### WHAT IS REQUIRED:
Below is a listing. Set down exactly the lines from the one containing "synthMuxAreaShare: 0.0815" through the one containing "power.leakage_nw: 27.1", both ends included, and leave out the rest.

+++

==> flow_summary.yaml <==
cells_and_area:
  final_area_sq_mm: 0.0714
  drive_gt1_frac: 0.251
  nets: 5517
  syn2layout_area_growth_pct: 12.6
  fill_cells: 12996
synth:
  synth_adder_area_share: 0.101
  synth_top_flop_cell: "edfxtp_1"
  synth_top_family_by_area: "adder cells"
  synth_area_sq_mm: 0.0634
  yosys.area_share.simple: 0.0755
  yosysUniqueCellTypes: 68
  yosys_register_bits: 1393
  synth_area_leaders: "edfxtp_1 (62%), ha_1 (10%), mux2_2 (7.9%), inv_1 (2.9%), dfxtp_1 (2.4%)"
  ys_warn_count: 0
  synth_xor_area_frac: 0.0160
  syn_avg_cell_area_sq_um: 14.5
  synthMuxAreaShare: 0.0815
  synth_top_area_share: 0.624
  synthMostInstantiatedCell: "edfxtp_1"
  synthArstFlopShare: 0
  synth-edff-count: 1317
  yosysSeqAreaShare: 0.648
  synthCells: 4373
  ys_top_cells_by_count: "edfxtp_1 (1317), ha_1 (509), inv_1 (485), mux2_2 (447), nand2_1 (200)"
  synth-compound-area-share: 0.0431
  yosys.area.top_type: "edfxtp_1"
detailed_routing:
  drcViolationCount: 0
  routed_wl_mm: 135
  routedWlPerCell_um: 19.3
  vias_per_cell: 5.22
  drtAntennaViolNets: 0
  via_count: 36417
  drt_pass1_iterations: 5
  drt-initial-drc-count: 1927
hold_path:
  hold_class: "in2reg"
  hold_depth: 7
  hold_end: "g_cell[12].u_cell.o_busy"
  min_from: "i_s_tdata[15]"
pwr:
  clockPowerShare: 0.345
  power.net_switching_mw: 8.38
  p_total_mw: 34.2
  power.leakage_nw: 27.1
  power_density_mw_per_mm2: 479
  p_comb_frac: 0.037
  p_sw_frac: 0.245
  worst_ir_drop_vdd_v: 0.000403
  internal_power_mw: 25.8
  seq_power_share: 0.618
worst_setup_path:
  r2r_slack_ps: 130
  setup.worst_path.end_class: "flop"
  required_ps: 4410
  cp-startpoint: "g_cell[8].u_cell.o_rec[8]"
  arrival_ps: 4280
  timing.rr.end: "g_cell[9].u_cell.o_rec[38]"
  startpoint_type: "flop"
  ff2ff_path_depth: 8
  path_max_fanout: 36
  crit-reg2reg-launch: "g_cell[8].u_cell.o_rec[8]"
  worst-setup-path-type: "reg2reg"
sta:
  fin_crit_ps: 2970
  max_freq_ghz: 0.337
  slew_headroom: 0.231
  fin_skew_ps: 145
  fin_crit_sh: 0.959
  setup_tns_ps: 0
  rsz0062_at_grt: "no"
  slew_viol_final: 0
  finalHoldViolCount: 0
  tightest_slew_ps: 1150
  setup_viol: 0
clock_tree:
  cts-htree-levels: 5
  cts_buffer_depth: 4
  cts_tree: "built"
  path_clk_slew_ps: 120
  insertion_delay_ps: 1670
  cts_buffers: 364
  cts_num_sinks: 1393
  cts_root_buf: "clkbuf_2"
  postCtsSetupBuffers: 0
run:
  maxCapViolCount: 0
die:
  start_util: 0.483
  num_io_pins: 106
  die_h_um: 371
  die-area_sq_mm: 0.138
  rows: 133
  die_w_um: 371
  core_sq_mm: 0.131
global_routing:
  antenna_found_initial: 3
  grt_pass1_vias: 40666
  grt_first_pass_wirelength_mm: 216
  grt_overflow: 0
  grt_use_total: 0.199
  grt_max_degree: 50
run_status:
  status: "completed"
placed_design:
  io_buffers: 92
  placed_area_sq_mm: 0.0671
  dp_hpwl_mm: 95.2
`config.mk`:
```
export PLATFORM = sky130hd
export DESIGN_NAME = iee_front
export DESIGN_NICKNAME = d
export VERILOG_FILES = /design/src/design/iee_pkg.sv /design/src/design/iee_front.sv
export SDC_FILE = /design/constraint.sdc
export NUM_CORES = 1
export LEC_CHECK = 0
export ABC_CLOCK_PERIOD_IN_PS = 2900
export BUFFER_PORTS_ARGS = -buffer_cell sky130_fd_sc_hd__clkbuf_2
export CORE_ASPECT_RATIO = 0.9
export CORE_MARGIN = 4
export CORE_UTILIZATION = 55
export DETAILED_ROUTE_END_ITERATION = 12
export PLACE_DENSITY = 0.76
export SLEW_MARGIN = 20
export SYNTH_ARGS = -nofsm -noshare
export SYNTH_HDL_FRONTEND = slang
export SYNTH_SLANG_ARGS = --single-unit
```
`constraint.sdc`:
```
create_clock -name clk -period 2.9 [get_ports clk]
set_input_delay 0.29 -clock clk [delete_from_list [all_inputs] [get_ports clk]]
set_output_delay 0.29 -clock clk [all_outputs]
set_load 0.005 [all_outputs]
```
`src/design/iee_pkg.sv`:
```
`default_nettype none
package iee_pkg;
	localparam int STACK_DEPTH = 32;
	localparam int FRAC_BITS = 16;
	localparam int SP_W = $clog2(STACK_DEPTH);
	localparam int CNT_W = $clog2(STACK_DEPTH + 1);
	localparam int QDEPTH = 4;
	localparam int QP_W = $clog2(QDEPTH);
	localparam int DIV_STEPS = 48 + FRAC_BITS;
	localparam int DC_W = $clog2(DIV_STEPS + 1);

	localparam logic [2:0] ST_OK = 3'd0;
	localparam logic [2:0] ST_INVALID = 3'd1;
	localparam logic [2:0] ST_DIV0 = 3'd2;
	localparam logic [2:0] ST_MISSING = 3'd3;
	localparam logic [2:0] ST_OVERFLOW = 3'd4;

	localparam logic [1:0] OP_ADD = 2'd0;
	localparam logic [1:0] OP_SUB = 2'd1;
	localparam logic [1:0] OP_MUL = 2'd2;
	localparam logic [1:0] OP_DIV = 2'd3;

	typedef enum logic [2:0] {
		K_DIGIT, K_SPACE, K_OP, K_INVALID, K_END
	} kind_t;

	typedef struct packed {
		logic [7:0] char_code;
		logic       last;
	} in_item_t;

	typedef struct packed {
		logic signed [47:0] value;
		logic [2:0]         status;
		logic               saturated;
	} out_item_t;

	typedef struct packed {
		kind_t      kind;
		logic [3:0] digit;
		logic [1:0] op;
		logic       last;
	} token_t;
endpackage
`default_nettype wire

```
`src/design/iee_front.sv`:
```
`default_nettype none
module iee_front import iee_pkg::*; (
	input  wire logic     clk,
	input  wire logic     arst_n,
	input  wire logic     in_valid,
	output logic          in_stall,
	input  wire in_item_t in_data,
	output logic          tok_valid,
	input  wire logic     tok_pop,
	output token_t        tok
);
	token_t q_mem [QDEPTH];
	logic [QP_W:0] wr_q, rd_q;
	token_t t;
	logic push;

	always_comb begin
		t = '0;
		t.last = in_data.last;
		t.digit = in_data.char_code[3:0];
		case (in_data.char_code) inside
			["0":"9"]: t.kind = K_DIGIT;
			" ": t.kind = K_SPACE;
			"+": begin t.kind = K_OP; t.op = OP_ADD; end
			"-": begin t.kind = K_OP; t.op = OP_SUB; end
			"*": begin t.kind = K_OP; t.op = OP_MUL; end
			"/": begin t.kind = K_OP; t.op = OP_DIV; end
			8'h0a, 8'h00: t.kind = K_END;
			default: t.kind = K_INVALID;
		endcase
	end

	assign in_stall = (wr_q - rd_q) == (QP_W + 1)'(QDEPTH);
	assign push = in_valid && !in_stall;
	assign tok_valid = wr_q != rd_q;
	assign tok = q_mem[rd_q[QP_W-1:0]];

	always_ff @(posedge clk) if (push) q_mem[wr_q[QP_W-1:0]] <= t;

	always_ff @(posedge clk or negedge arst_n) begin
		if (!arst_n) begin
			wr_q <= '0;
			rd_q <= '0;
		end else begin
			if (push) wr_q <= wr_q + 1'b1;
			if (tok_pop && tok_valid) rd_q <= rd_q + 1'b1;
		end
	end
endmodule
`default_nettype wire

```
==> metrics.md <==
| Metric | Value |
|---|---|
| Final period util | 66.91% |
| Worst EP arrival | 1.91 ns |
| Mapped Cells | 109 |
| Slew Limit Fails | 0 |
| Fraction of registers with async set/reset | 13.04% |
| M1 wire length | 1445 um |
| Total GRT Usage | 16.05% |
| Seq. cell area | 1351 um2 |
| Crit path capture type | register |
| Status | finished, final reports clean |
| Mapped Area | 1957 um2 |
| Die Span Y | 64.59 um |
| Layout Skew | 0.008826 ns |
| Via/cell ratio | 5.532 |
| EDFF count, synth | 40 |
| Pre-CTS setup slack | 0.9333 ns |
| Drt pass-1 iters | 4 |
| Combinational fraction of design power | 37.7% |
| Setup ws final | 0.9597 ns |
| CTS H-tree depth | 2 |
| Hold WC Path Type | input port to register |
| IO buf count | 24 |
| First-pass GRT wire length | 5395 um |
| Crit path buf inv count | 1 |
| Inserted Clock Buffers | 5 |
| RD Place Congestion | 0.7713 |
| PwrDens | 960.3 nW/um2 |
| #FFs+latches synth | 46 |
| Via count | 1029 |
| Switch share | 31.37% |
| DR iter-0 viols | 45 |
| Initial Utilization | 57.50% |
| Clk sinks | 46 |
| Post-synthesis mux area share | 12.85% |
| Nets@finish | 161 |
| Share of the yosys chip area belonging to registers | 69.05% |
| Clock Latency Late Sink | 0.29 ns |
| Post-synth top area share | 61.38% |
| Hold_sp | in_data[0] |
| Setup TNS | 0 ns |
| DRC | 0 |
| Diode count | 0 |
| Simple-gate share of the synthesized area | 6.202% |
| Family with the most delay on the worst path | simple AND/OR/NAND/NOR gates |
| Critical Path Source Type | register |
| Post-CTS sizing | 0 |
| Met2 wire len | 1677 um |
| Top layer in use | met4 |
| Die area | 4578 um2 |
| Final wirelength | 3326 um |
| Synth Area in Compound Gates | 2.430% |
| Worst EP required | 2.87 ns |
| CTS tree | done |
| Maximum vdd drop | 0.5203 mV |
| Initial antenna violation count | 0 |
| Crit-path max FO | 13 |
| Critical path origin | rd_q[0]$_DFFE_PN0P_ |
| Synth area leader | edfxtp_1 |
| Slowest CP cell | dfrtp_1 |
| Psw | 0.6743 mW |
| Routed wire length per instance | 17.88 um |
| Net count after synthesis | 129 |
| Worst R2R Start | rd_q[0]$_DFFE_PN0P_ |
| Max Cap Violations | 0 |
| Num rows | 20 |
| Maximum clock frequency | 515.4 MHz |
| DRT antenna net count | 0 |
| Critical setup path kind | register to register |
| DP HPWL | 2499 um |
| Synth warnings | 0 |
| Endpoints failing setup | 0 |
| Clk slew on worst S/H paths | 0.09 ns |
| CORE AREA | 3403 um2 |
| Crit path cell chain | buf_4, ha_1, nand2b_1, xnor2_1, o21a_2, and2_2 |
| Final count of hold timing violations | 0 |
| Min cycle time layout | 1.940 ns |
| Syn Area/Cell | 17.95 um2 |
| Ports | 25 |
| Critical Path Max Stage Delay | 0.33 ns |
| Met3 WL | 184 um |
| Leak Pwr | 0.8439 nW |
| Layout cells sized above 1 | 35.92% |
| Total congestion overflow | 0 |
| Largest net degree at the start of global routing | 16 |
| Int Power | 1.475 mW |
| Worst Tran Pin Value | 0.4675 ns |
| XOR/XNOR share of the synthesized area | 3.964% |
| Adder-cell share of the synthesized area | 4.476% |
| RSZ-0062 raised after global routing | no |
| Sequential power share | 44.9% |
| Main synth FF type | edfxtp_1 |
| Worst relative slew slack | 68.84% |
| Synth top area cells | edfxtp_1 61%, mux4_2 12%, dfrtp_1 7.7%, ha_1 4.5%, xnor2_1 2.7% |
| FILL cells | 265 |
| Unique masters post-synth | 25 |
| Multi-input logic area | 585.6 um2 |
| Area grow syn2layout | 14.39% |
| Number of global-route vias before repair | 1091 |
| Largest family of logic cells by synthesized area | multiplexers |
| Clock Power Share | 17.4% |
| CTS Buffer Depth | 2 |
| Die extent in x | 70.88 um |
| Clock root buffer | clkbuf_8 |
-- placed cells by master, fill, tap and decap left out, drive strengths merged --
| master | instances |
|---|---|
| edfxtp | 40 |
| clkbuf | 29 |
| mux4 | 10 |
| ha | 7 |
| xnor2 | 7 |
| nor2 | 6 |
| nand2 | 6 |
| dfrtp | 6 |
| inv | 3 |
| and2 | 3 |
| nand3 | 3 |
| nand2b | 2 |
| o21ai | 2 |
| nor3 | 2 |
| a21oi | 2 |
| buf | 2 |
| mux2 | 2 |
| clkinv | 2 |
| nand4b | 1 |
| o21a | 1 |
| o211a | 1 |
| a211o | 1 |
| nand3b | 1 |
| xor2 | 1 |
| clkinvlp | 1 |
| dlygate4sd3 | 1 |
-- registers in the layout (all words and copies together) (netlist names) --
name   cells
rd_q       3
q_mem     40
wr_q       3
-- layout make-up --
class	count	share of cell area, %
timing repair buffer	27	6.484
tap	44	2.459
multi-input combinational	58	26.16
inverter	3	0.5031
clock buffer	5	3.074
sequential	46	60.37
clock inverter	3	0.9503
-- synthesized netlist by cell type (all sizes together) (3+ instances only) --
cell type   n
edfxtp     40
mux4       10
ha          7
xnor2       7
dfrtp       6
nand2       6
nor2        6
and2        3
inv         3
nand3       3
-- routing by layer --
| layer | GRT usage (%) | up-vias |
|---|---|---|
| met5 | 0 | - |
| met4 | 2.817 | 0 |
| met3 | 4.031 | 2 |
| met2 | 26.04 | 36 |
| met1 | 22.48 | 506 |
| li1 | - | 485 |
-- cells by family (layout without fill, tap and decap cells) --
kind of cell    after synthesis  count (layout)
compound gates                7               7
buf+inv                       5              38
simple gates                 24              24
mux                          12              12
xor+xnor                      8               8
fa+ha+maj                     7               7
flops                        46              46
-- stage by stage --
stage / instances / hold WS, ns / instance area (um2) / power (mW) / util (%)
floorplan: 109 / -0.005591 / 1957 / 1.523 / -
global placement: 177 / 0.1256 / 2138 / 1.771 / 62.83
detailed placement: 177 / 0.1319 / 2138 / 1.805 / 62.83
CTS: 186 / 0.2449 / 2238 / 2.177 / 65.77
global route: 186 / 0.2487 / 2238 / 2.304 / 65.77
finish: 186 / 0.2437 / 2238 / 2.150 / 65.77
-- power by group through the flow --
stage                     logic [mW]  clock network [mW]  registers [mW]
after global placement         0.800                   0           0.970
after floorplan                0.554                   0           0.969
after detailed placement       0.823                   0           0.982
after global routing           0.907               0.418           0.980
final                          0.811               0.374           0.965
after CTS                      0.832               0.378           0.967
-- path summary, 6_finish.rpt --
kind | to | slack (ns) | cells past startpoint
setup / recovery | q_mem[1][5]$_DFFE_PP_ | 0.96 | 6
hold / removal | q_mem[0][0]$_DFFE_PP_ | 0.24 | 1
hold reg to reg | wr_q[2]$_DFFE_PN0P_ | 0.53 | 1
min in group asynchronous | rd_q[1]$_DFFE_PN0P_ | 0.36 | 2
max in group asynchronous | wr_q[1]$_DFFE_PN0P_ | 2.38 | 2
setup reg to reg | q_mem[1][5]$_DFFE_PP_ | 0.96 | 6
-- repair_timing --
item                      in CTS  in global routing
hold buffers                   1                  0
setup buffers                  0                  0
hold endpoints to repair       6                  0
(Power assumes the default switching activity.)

+++

### REPLY:
  synthMuxAreaShare: 0.0815
  synth_top_area_share: 0.624
  synthMostInstantiatedCell: "edfxtp_1"
  synthArstFlopShare: 0
  synth-edff-count: 1317
  yosysSeqAreaShare: 0.648
  synthCells: 4373
  ys_top_cells_by_count: "edfxtp_1 (1317), ha_1 (509), inv_1 (485), mux2_2 (447), nand2_1 (200)"
  synth-compound-area-share: 0.0431
  yosys.area.top_type: "edfxtp_1"
detailed_routing:
  drcViolationCount: 0
  routed_wl_mm: 135
  routedWlPerCell_um: 19.3
  vias_per_cell: 5.22
  drtAntennaViolNets: 0
  via_count: 36417
  drt_pass1_iterations: 5
  drt-initial-drc-count: 1927
hold_path:
  hold_class: "in2reg"
  hold_depth: 7
  hold_end: "g_cell[12].u_cell.o_busy"
  min_from: "i_s_tdata[15]"
pwr:
  clockPowerShare: 0.345
  power.net_switching_mw: 8.38
  p_total_mw: 34.2
  power.leakage_nw: 27.1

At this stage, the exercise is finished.